Interest rate pressure minimised for borrowers
As households and businesses continue to struggle with interest rate rises over the last year, this year’s Budget aims to minimise future rate rises while providing some support to voters. While there are still risks for further rate rises in the next six months, the Government has taken measures to minimise additional upward pressure on rates.
The Budget contains items to address cost-of-living tensions and reduce costs without directly putting additional cash into the hands of voters. Other tax tweaks, compliance policies and the natural increase in tax receipts are likely to more than offset these to neutralise the prospect of a significant surge in spending.

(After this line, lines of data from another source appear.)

--- config.mk ---
export PLATFORM = sky130hd
export DESIGN_NAME = resampler_with_three_band_eq
export DESIGN_NICKNAME = d
export VERILOG_FILES = /design/src/hw/rtl/rs3eq_pkg.sv /design/src/hw/rtl/resampler_with_three_band_eq.sv
export SDC_FILE = /design/constraint.sdc
export NUM_CORES = 2
export LEC_CHECK = 0
export BUFFER_PORTS_ARGS = -buffer_cell sky130_fd_sc_hd__buf_2
export CORE_ASPECT_RATIO = 0.5
export CORE_MARGIN = 8
export CORE_UTILIZATION = 45
export CTS_CLUSTER_SIZE = 24
export DETAILED_ROUTE_END_ITERATION = 7
export HOLD_SLACK_MARGIN = 0.12
export SYNTH_ARGS = -nofsm -noshare
export SYNTH_HDL_FRONTEND = slang
export SYNTH_SLANG_ARGS = --single-unit
--- constraint.sdc ---
create_clock -name clk -period 6.61 [get_ports clk]
set_input_delay 0.661 -clock clk [delete_from_list [all_inputs] [get_ports clk]]
set_output_delay 0.661 -clock clk [all_outputs]
set_load 0.01 [all_outputs]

Perhaps the largest cash injections will be the increases to pay for aged care workers ($11.3 billion) and one-off energy price relief payments ($3 billion) offered to households and eligible small businesses to assist with cost-of-living pressure. Other key measures include changes to the single parent payments, increases to income support payments, rent assistance and additional assistance through Medicare. These all add up and create some additional inflationary stimulus, but on a smaller scale compared to offsetting measures.
The deficit has been significantly wound back, with initial estimates of $44 billion shrinking now to a small surplus of around $4 billion. This reduction in the deficit, primarily due to surging tax receipts (from individuals and businesses) will soak up this money and take it out of the economy. This brings the Budget back from being an expansionary one, to being (only slightly) contractionary – doing some of the work of the Reserve Bank of Australia (RBA).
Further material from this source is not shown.